Another year of uploads means another year of authors old and new showing up on the front page at one point or another.

This year, the requirements to being recorded on the graph are a bit less strict. As the private queue whittles down, the number of authors with multiple releases yet to be showcased has dropped off significantly. So now, like a dental checkup, you only have to show up twice a year. There isn't much a story here to tell. "Unknown" and "Anonymous" get bumps by being multiple people sharing a label. BigTimeDude continues to rapidly release demos and games all the time, even with two names in use, though whether or not this continues into 2024 remains to be seen.

Agent Orange has his art collections, project dumps, short stories and comics, and Oktrollberfest entries.

WiL has Weave releases, both in the literal sense of new version of the program as well as in a number of works produced with it. Plus LOOMzzt for making it that much easier for KevEdit users to create Weave worlds with a bespoke fork.

Itsmehere has a few engines, songs, and other short releases.

The rest of us, well, we get by.

Looking at the authors that showed up here due to their old worlds being uploaded rather than new material, I don't think we had any big discoveries this year.
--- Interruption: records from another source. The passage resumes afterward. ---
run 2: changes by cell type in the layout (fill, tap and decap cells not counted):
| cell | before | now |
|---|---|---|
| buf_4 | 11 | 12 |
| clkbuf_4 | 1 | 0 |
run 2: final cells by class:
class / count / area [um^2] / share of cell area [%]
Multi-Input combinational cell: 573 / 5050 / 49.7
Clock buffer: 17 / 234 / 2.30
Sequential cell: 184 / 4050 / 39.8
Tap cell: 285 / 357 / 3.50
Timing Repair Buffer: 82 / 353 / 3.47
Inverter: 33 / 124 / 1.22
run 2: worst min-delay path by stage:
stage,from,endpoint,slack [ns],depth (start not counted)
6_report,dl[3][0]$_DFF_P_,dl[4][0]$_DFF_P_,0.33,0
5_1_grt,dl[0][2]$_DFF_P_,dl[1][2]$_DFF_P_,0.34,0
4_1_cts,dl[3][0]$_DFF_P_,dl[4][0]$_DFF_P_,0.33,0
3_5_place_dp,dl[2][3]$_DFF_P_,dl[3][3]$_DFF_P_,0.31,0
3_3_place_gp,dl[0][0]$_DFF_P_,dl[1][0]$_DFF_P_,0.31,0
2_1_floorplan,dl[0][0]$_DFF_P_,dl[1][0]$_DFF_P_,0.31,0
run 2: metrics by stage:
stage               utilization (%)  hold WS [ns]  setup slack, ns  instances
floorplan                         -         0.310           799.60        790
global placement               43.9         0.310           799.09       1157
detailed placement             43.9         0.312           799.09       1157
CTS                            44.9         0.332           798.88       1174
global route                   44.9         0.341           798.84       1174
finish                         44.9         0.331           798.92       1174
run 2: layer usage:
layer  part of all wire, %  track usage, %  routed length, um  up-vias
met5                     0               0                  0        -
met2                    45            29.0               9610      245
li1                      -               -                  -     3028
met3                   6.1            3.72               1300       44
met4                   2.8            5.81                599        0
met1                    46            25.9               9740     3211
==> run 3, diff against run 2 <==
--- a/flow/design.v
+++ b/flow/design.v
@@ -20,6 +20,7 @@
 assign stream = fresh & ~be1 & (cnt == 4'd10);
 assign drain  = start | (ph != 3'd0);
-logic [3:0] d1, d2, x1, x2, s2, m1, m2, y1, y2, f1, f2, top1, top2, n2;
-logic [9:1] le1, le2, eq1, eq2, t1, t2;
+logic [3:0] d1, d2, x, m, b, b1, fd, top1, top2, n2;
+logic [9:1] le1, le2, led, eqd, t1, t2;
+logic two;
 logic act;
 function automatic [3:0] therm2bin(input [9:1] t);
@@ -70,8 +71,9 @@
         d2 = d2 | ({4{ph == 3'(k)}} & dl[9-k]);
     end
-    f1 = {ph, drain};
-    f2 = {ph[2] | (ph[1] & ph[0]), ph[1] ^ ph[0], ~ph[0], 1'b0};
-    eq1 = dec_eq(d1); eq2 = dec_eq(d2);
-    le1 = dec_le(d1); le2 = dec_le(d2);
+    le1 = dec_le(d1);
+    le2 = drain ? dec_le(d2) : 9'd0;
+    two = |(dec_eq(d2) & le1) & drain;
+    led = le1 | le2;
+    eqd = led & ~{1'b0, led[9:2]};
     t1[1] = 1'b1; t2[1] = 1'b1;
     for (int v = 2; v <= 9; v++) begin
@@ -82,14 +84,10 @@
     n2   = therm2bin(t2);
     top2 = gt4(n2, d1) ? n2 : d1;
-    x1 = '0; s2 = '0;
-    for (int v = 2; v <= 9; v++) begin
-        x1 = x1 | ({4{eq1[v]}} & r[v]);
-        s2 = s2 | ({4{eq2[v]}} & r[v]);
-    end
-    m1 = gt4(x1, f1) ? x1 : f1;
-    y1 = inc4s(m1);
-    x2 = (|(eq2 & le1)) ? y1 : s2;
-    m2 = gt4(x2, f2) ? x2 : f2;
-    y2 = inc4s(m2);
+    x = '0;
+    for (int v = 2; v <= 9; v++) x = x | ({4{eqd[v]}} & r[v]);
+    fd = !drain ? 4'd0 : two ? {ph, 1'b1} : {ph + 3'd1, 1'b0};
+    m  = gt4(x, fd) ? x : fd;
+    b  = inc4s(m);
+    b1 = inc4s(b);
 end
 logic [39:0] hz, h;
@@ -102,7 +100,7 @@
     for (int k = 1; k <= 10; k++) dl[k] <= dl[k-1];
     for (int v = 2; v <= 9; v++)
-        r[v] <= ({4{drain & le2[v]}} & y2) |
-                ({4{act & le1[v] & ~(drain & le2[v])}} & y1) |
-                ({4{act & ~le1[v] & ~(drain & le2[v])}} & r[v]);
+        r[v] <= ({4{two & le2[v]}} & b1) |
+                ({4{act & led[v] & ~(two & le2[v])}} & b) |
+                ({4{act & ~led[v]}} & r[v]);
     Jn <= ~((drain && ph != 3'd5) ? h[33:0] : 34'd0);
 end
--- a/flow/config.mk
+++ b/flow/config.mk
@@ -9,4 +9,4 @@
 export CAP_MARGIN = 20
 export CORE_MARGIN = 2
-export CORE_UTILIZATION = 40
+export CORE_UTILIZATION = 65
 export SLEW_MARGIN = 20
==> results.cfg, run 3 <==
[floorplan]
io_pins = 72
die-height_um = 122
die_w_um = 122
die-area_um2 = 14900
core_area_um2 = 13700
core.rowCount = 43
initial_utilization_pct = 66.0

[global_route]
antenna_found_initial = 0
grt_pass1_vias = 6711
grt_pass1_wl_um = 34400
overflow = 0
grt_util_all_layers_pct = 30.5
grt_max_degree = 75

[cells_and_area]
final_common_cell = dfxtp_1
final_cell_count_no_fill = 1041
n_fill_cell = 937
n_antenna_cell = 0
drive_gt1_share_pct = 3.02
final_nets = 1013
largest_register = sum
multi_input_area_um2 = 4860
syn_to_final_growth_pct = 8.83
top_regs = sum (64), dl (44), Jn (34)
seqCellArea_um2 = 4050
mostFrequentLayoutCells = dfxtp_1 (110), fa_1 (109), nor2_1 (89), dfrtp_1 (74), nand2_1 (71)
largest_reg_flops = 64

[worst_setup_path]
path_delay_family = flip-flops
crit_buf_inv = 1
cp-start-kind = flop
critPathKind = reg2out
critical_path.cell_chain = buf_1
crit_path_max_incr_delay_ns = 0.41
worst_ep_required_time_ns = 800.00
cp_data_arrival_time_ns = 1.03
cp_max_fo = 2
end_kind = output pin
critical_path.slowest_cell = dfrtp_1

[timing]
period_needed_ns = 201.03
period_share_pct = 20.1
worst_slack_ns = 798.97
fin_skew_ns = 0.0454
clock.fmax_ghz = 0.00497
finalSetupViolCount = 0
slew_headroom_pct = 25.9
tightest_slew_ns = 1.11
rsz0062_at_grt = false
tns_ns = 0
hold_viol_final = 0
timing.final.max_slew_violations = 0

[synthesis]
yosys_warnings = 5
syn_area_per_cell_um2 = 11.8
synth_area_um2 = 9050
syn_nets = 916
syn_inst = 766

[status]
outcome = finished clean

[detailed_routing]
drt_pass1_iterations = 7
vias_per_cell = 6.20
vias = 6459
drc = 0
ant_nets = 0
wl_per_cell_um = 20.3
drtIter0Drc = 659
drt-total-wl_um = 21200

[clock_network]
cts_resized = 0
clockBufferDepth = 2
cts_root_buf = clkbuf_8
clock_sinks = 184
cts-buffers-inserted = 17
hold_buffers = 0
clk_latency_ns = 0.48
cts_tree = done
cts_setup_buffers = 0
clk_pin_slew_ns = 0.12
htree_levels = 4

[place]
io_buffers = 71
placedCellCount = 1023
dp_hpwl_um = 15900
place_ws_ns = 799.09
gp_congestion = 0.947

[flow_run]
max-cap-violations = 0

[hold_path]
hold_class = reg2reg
Context: an optimization exercise on an open-source flow, tuned for small area. The choices shown serve that exercise and are no tape-out recipe. Function was checked by simulation only, so behaviour that the tests miss may differ from the original. No activity file was given, so power comes from the tool's default toggle rates.

==> flow/design.v <==
`timescale 1ns / 1ps
module clock_div (
    input  logic clock,
    input  logic reset,
    output logic div_clock,
    output logic tick,
    output logic ph1, ph2, ph3
    );
logic half;
assign tick = half & ~div_clock;
assign ph1  = ~half & div_clock;
assign ph2  = half & div_clock;
assign ph3  = ~half & ~div_clock;
always_ff @(posedge clock or posedge reset)
    if (reset) begin
        half      <= 1'b0;
        div_clock <= 1'b0;
    end
    else begin
        half      <= ~half;
        div_clock <= div_clock ^ half;
    end
endmodule
`timescale 1ns / 1ps
module vga_controller (
    input  logic       clk,
    input  logic       ce,
    input  logic       reset,
    output logic [5:0] h2, v2,    
    output logic [5:0] h1, v1,    
    output logic       h_sync, v_sync, disp_en,
    output logic       started   
    );
    logic [5:0] hc;
    logic       hw, hs;
    assign hw = (hc == 6'd55);
    assign hs = (hc[5:1] == 5'b11111);           
    assign h1 = (hw | (hc == 6'd62)) ? 6'd0 : hc + 6'd1;
    assign v1 = hw ? ((v2 == 6'd62) ? 6'd0 : v2 + 6'd1) : v2;
    assign h2 = hs ? 6'd0 : hc;
    always_ff @(posedge clk or posedge reset)
        if (reset) begin
            hc <= 6'd62;
            v2 <= 6'd0;
        end
        else if (ce) begin
            hc <= (hw | (hc == 6'd63)) ? 6'd0 : hc + 6'd1;
            v2 <= v1;
        end
    assign started = hc != 6'd62;
    assign h_sync  = ~(hc == 6'd53 || hc == 6'd54);
    assign v_sync  = ~(v2 == 6'd61);
    assign disp_en = (hc < 6'd50) & (v2 < 6'd60);
endmodule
Previous years introduced us to names like Jerry Ellis, and Graham Peet. Graham shows up again this year, having avoided a decided stream to show off everything he did at once thanks to his games being of considerable size. The new files this year just didn't have anything that stood out to me on that same level as in previous.

The closest may have been Chronos. His two files uploaded in 2023 are rather important because they are a great historical reference, even if they weren't any exciting new games to play. His previously unpreserved revisions of the ZZT Encyclopedia help paint a clearer picture of how this essential repository of community tips and tricks developed over the years, making them some really exciting finds. ...Even if most folks will have no reason to boot them up over the later 3C edition or final Online release.